This dire prediction comes from a group of international researchers from the University of St Andrews, the Hawk Conservancy Trust and the University of York. In a report published in June of this year in the scientific journal Conservation Letters, the scientists described the first continent-wide estimates of decline rates in African vultures.
Vultures, while not the most beautiful of the bird species play an important role in the circle of life, as we understand it. More to the point, as scavengers, vultures are necessary to a healthy ecosystem. But the researchers found that even within Africa’s national parks and preserves, very little was being done to protect them.
Without them, carcasses of dead animals are consumed by mammalian scavengers such as jackals and dogs, and this will in turn, increase the levels of disease transmission with possibly dire consequences for human health.

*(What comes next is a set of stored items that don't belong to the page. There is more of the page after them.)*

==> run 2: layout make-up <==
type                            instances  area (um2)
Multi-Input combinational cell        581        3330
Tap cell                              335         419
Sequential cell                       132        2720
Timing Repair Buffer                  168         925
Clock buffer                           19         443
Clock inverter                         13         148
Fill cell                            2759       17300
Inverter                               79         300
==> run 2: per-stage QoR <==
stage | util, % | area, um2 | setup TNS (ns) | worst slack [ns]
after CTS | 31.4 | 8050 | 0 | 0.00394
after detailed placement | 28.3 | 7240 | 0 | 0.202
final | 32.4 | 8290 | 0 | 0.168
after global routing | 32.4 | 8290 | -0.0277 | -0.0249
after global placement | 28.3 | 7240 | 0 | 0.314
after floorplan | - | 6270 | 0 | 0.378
`src/logic/pongGamePkg.sv`:
```
package pongGamePkg;

	// Points of one player
	typedef logic [2:0] scoreT;

	////////////////////
	// Motion per game tick, in pixels
	localparam logic [3:0] PaddleStep = 4'd4;

	// Applied to x and y alike
	localparam logic [3:0] BallStep = 4'd2;

	////////////////////
	// LED bit layout
	// Score fields are given by their lowest bit
	localparam int LedScoreLeft  = 0;
	localparam int LedScoreRight = 3;
	localparam int LedPlaying    = 6;

	// Set when the left player won
	localparam int LedWinner = 7;

endpackage

```
`src/logic/pongGeomPkg.sv`:
```
package pongGeomPkg;

	// Pixel or line coordinate on the raster
	typedef logic [9:0] coordT;

	////////////////////
	// Horizontal raster timing, in pixels
	localparam coordT HActive = 10'd640;
	localparam coordT HFront  = 10'd16;
	localparam coordT HSync   = 10'd96;
	localparam coordT HBack   = 10'd48;
	localparam coordT HTotal  = 10'd800;

	// Vertical raster timing, in lines
	localparam coordT VActive = 10'd480;
	localparam coordT VFront  = 10'd10;
	localparam coordT VSync   = 10'd2;
	localparam coordT VBack   = 10'd33;
	localparam coordT VTotal  = 10'd525;

	////////////////////
	// Playing field walls
	localparam coordT FieldLeft   = 10'd10;
	localparam coordT FieldRight  = 10'd630;
	localparam coordT FieldTop    = 10'd10;
	localparam coordT FieldBottom = 10'd370;

	// Paddles and ball
	localparam coordT PaddleWidth  = 10'd10;
	localparam coordT PaddleHeight = 10'd60;
	localparam coordT PaddleLeftX  = 10'd30;
	localparam coordT PaddleRightX = 10'd600;
	localparam coordT BallSize     = 10'd8;
	localparam coordT BallStartX   = 10'd316;
	localparam coordT BallStartY   = 10'd186;

endpackage

```
`src/logic/ballMotion.sv`:
```
`timescale 1ns/1ps

module ballMotion (
	input  logic               mclk,
	input  logic               arstN,
	input  logic               tick,
	input  logic               playing,
	input  pongGeomPkg::coordT paddleLeftY,
	input  pongGeomPkg::coordT paddleRightY,
	output pongGeomPkg::coordT ballX,
	output pongGeomPkg::coordT ballY,
	output logic               missLeft,
	output logic               missRight
);
	import pongGeomPkg::*;
	import pongGamePkg::*;

	// Turning points of the ball's top left corner
	localparam coordT BallMinX  = FieldLeft + BallStep;
	localparam coordT BallMaxX  = FieldRight - BallSize - BallStep;
	localparam coordT BallMinY  = FieldTop + BallStep;
	localparam coordT BallMaxY  = FieldBottom - BallSize - BallStep;
	localparam coordT LeftHitX  = PaddleLeftX + PaddleWidth;
	localparam coordT RightHitX = PaddleRightX - BallSize;

	logic  dirRight;
	logic  dirDown;
	logic  dirRightNext;
	logic  dirDownNext;
	coordT xNext;
	coordT yNext;
	logic  missL;
	logic  missR;
	logic  atLeftFace;
	logic  atRightFace;
	logic  overlapLeft;
	logic  overlapRight;

	always_comb
	begin
		atLeftFace   = (ballX <= LeftHitX) && (ballX > LeftHitX - BallStep);
		atRightFace  = (ballX >= RightHitX) && (ballX < RightHitX + BallStep);
		overlapLeft  = (ballY + BallSize > paddleLeftY) && (ballY < paddleLeftY + PaddleHeight);
		overlapRight = (ballY + BallSize > paddleRightY) && (ballY < paddleRightY + PaddleHeight);

		xNext        = ballX;
		yNext        = ballY;
		dirRightNext = dirRight;
		dirDownNext  = dirDown;
		missL        = 1'b0;
		missR        = 1'b0;

		// Top and bottom walls
		if (dirDown)
		begin
			if (ballY >= BallMaxY)
			begin
				dirDownNext = 1'b0;
				yNext       = ballY - BallStep;
			end
			else
				yNext = ballY + BallStep;
		end
		else
		begin
			if (ballY <= BallMinY)
			begin
				dirDownNext = 1'b1;
				yNext       = ballY + BallStep;
			end
			else
				yNext = ballY - BallStep;
		end

		// Paddle faces first, then the goal walls
		if (dirRight)
		begin
			if (atRightFace && overlapRight)
			begin
				dirRightNext = 1'b0;
				xNext        = ballX - BallStep;
			end
			else if (ballX >= BallMaxX)
				missR = 1'b1;
			else
				xNext = ballX + BallStep;
		end
		else
		begin
			if (atLeftFace && overlapLeft)
			begin
				dirRightNext = 1'b1;
				xNext        = ballX + BallStep;
			end
			else if (ballX <= BallMinX)
				missL = 1'b1;
			else
				xNext = ballX - BallStep;
		end

		// Serve again, toward the side that just scored
		if (missL || missR)
		begin
			xNext        = BallStartX;
			yNext        = BallStartY;
			dirRightNext = missL;
			dirDownNext  = 1'b1;
		end
	end

	always_ff @(posedge mclk or negedge arstN)
	begin
		if (!arstN)
		begin
			ballX     <= BallStartX;
			ballY     <= BallStartY;
			dirRight  <= 1'b1;
			dirDown   <= 1'b1;
			missLeft  <= 1'b0;
			missRight <= 1'b0;
		end
		else
		begin
			missLeft  <= 1'b0;
			missRight <= 1'b0;
			if (tick && playing)
			begin
				ballX     <= xNext;
				ballY     <= yNext;
				dirRight  <= dirRightNext;
				dirDown   <= dirDownNext;
				missLeft  <= missL;
				missRight <= missR;
			end
		end
	end

	ballInField: assert property (
		@(posedge mclk) disable iff (!arstN)
		(ballX >= FieldLeft) && (ballX + BallSize <= FieldRight)
			&& (ballY >= FieldTop) && (ballY + BallSize <= FieldBottom)
	);

endmodule

```
`src/logic/matchControl.sv`:
```
`timescale 1ns/1ps

module matchControl #(
	parameter int TickDiv  = 416667,
	parameter int WinScore = 5
) (
	input  logic               mclk,
	input  logic               arstN,
	input  logic               missLeft,
	input  logic               missRight,
	output logic               tick,
	output logic               playing,
	output pongGamePkg::scoreT scoreLeft,
	output pongGamePkg::scoreT scoreRight,
	output logic               winner
);
	import pongGamePkg::*;

	localparam int    CntW      = (TickDiv > 1) ? $clog2(TickDiv) : 1;
	localparam scoreT LastPoint = scoreT'(WinScore - 1);

	logic [CntW-1:0] tickCnt;
	logic            tickWrap;

	assign tickWrap = (tickCnt == CntW'(TickDiv - 1));

	////////////////////
	// Game tick divider
	always_ff @(posedge mclk or negedge arstN)
	begin
		if (!arstN)
		begin
			tickCnt <= '0;
			tick    <= 1'b0;
		end
		else
		begin
			tick <= tickWrap && playing;
			if (tickWrap)
				tickCnt <= '0;
			else
				tickCnt <= tickCnt + 1'b1;
		end
	end

	////////////////////
	// Scores and match state
	// A miss by one side is a point for the other
	always_ff @(posedge mclk or negedge arstN)
	begin
		if (!arstN)
		begin
			scoreLeft  <= '0;
			scoreRight <= '0;
			playing    <= 1'b1;
			winner     <= 1'b0;
		end
		else if (playing)
		begin
			if (missLeft)
			begin
				scoreRight <= scoreRight + 1'b1;
				if (scoreRight == LastPoint)
				begin
					playing <= 1'b0;
					winner  <= 1'b0;
				end
			end
			else if (missRight)
			begin
				scoreLeft <= scoreLeft + 1'b1;
				if (scoreLeft == LastPoint)
				begin
					playing <= 1'b0;
					winner  <= 1'b1;
				end
			end
		end
	end

	scoreLimit: assert property (
		@(posedge mclk) disable iff (!arstN)
		(scoreLeft <= WinScore) && (scoreRight <= WinScore)
	);

	// Ball logic never reports both sides at once
	singleMiss: assert property (
		@(posedge mclk) disable iff (!arstN)
		!(missLeft && missRight)
	);

endmodule

```
`src/logic/paddleMotion.sv`:
```
`timescale 1ns/1ps

module paddleMotion (
	input  logic               mclk,
	input  logic               arstN,
	input  logic               tick,
	input  logic               playing,
	input  logic               up,
	input  logic               down,
	output pongGeomPkg::coordT paddleY
);
	import pongGeomPkg::*;
	import pongGamePkg::*;

	localparam coordT PaddleMinY   = FieldTop;
	localparam coordT PaddleMaxY   = FieldBottom - PaddleHeight;
	// Centred in the field
	localparam coordT PaddleStartY = (FieldTop + FieldBottom - PaddleHeight) / 10'd2;

	// Both buttons or none keep the paddle where it is
	always_ff @(posedge mclk or negedge arstN)
	begin
		if (!arstN)
			paddleY <= PaddleStartY;
		else if (tick && playing)
		begin
			if (up && !down)
			begin
				if (paddleY < PaddleMinY + PaddleStep)
					paddleY <= PaddleMinY;
				else
					paddleY <= paddleY - PaddleStep;
			end
			else if (down && !up)
			begin
				if (paddleY > PaddleMaxY - PaddleStep)
					paddleY <= PaddleMaxY;
				else
					paddleY <= paddleY + PaddleStep;
			end
		end
	end

	paddleInField: assert property (
		@(posedge mclk) disable iff (!arstN)
		(paddleY >= PaddleMinY) && (paddleY <= PaddleMaxY)
	);

endmodule

```
`src/logic/pixelRenderer.sv`:
```
`timescale 1ns/1ps

module pixelRenderer (
	input  logic               mclk,
	input  logic               arstN,
	input  pongGeomPkg::coordT hPos,
	input  pongGeomPkg::coordT vPos,
	input  logic               active,
	input  logic               hsyncRaw,
	input  logic               vsyncRaw,
	input  pongGeomPkg::coordT paddleLeftY,
	input  pongGeomPkg::coordT paddleRightY,
	input  pongGeomPkg::coordT ballX,
	input  pongGeomPkg::coordT ballY,
	input  logic [7:0]         colourSel,
	output logic [2:0]         red,
	output logic [2:0]         green,
	output logic [2:0]         blue,
	output logic               hsync,
	output logic               vsync
);
	import pongGeomPkg::*;

	localparam coordT FieldWidth  = FieldRight - FieldLeft + 10'd1;
	localparam coordT FieldHeight = FieldBottom - FieldTop + 10'd1;

	logic wallHit;
	logic paddleHit;
	logic ballHit;
	logic painted;

	// Point inside a rectangle given by corner and size
	function automatic logic inRect(
		input coordT x,
		input coordT y,
		input coordT left,
		input coordT top,
		input coordT width,
		input coordT height
	);
		return (x >= left) && (x < left + width) && (y >= top) && (y < top + height);
	endfunction

	////////////////////
	// Hit tests
	assign wallHit =
		inRect(hPos, vPos, FieldLeft, FieldTop, 10'd1, FieldHeight) ||
		inRect(hPos, vPos, FieldRight, FieldTop, 10'd1, FieldHeight) ||
		inRect(hPos, vPos, FieldLeft, FieldTop, FieldWidth, 10'd1) ||
		inRect(hPos, vPos, FieldLeft, FieldBottom, FieldWidth, 10'd1);

	assign paddleHit =
		inRect(hPos, vPos, PaddleLeftX, paddleLeftY, PaddleWidth, PaddleHeight) ||
		inRect(hPos, vPos, PaddleRightX, paddleRightY, PaddleWidth, PaddleHeight);

	assign ballHit = inRect(hPos, vPos, ballX, ballY, BallSize, BallSize);

	assign painted = wallHit || paddleHit || ballHit;

	////////////////////
	// Output stage, colour and sync share one register
	always_ff @(posedge mclk or negedge arstN)
	begin
		if (!arstN)
		begin
			red   <= '0;
			green <= '0;
			blue  <= '0;
			hsync <= 1'b1;
			vsync <= 1'b1;
		end
		else
		begin
			hsync <= hsyncRaw;
			vsync <= vsyncRaw;
			if (!active)
			begin
				red   <= '0;
				green <= '0;
				blue  <= '0;
			end
			else if (painted)
			begin
				// Objects in the inverse of the background
				red   <= ~colourSel[7:5];
				green <= ~colourSel[4:2];
				blue  <= {~colourSel[1:0], 1'b0};
			end
			else
			begin
				red   <= colourSel[7:5];
				green <= colourSel[4:2];
				blue  <= {colourSel[1:0], 1'b0};
			end
		end
	end

endmodule

```
`src/logic/pongTop.sv`:
```
`timescale 1ns/1ps

module pongTop #(
	parameter int TickDiv  = 416667,
	parameter int WinScore = 5
) (
	input  logic       mclk,
	input  logic       arstN,
	input  logic [7:0] sw,
	input  logic [3:0] btn,
	output logic       hsync,
	output logic       vsync,
	output logic [2:0] red,
	output logic [2:0] green,
	output logic [2:0] blue,
	output logic [7:0] led
);
	import pongGeomPkg::*;
	import pongGamePkg::*;

	// Raster
	coordT hPos;
	coordT vPos;
	logic  active;
	logic  hsyncRaw;
	logic  vsyncRaw;

	// Game state
	logic  tick;
	logic  playing;
	logic  winner;
	scoreT scoreLeft;
	scoreT scoreRight;
	logic  missLeft;
	logic  missRight;
	coordT paddleLeftY;
	coordT paddleRightY;
	coordT ballX;
	coordT ballY;

	vgaTiming u_vgaTiming (
		.mclk     (mclk),
		.arstN    (arstN),
		.hPos     (hPos),
		.vPos     (vPos),
		.active   (active),
		.hsyncRaw (hsyncRaw),
		.vsyncRaw (vsyncRaw)
	);

	matchControl #(
		.TickDiv  (TickDiv),
		.WinScore (WinScore)
	) u_matchControl (
		.mclk       (mclk),
		.arstN      (arstN),
		.missLeft   (missLeft),
		.missRight  (missRight),
		.tick       (tick),
		.playing    (playing),
		.scoreLeft  (scoreLeft),
		.scoreRight (scoreRight),
		.winner     (winner)
	);

	// Left player on buttons 2 and 3
	paddleMotion u_paddleLeft (
		.mclk    (mclk),
		.arstN   (arstN),
		.tick    (tick),
		.playing (playing),
		.up      (btn[2]),
		.down    (btn[3]),
		.paddleY (paddleLeftY)
	);

	paddleMotion u_paddleRight (
		.mclk    (mclk),
		.arstN   (arstN),
		.tick    (tick),
		.playing (playing),
		.up      (btn[0]),
		.down    (btn[1]),
		.paddleY (paddleRightY)
	);

	ballMotion u_ballMotion (
		.mclk         (mclk),
		.arstN        (arstN),
		.tick         (tick),
		.playing      (playing),
		.paddleLeftY  (paddleLeftY),
		.paddleRightY (paddleRightY),
		.ballX        (ballX),
		.ballY        (ballY),
		.missLeft     (missLeft),
		.missRight    (missRight)
	);

	pixelRenderer u_pixelRenderer (
		.mclk         (mclk),
		.arstN        (arstN),
		.hPos         (hPos),
		.vPos         (vPos),
		.active       (active),
		.hsyncRaw     (hsyncRaw),
		.vsyncRaw     (vsyncRaw),
		.paddleLeftY  (paddleLeftY),
		.paddleRightY (paddleRightY),
		.ballX        (ballX),
		.ballY        (ballY),
		.colourSel    (sw),
		.red          (red),
		.green        (green),
		.blue         (blue),
		.hsync        (hsync),
		.vsync        (vsync)
	);

	// Scoreboard LEDs
	always_comb
	begin
		led = '0;
		led[LedScoreLeft +: $bits(scoreT)]  = scoreLeft;
		led[LedScoreRight +: $bits(scoreT)] = scoreRight;
		led[LedPlaying]                     = playing;
		led[LedWinner]                      = winner;
	end

endmodule

```
`src/logic/vgaTiming.sv`:
```
`timescale 1ns/1ps

module vgaTiming (
	input  logic               mclk,
	input  logic               arstN,
	output pongGeomPkg::coordT hPos,
	output pongGeomPkg::coordT vPos,
	output logic               active,
	output logic               hsyncRaw,
	output logic               vsyncRaw
);
	import pongGeomPkg::*;

	// Sync pulse windows
	localparam coordT HSyncStart = HActive + HFront;
	localparam coordT HSyncEnd   = HSyncStart + HSync;
	localparam coordT VSyncStart = VActive + VFront;
	localparam coordT VSyncEnd   = VSyncStart + VSync;

	coordT hNext;
	coordT vNext;
	logic  lineEnd;

	// Position of the next pixel
	always_comb
	begin
		lineEnd = (hPos == HTotal - 10'd1);
		hNext   = lineEnd ? '0 : hPos + 10'd1;
		vNext   = vPos;
		if (lineEnd)
		begin
			vNext = (vPos == VTotal - 10'd1) ? '0 : vPos + 10'd1;
		end
	end

	// Flags are derived from the next position so they
	// line up with the registered coordinates
	always_ff @(posedge mclk or negedge arstN)
	begin
		if (!arstN)
		begin
			hPos     <= '0;
			vPos     <= '0;
			active   <= 1'b1;
			hsyncRaw <= 1'b1;
			vsyncRaw <= 1'b1;
		end
		else
		begin
			hPos     <= hNext;
			vPos     <= vNext;
			active   <= (hNext < HActive) && (vNext < VActive);
			hsyncRaw <= !((hNext >= HSyncStart) && (hNext < HSyncEnd));
			vsyncRaw <= !((vNext >= VSyncStart) && (vNext < VSyncEnd));
		end
	end

	// Counters never leave the raster
	posInRaster: assert property (
		@(posedge mclk) disable iff (!arstN)
		(hPos < HTotal) && (vPos < VTotal)
	);

endmodule
```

Most people don’t realize that vultures do not follow herds of healthy animals, but they are on the lookout for the sick and dying. They are like the Earth’s own private housekeeper, cleaning up the waste.
Decline because of urbanization and traditional medicine
But today across Africa, vultures are electrocuted by power lines, or crushed by wind turbines as populations become increasingly urbanized. But modernization and the technology that goes with it are not the biggest killers of vultures.
In Africa, vultures have been widely hunted for traditional medicines and rituals. The use of just about every part of the vulture has been documented, from feathers being used in arrow shafts, to the feet bringing “good luck” in gambling.
Biggest decline caused by elephant poachers
The biggest threat today for vulture populations in Africa doesn’t come from wind farms, electrical lines or even traditional uses by native people. The biggest slaughter of vultures comes from illegal poaching. In the report published in Conservation Letters, the researchers studied vulture populations dating back to 1961.
The researcher’s work revealed that since the 1970’s, over 60 percent of vulture deaths have been caused by the birds consuming poisoned elephant and rhino carcasses, the beasts laced with agricultural poison by poachers to discourage the vultures from drawing authorities to the site.
In August 2014, freelance journalist, Madeline Bodin reported that in 2013, almost 600 African vultures died while scavenging an elephant carcass near Namibia’s Bwabwata National Park. Bodin reports that in eastern and southern Africa, vulture populations have declined 60 percent, while in the West African countries of Burkina Faso, Mali, and Niger, four vulture species have declined by 98 percent. These vultures are near extinction.
Darcy Ogada of The Peregrine Fund and lead author of the study, says, “The situation requires the resolution of a number of environmental and cultural issues. We propose a range of measures, including more effective regulation of the import and sale of agricultural and other chemicals commonly used as poisons. This would benefit not just vultures, but all species widely targeted by pastoralists and poachers in Africa.”
The study, Another Continental Vulture Crisis: Africa’s Vultures Collapsing toward Extinction, was published in the journal Conservation Letters on June 18, 2015.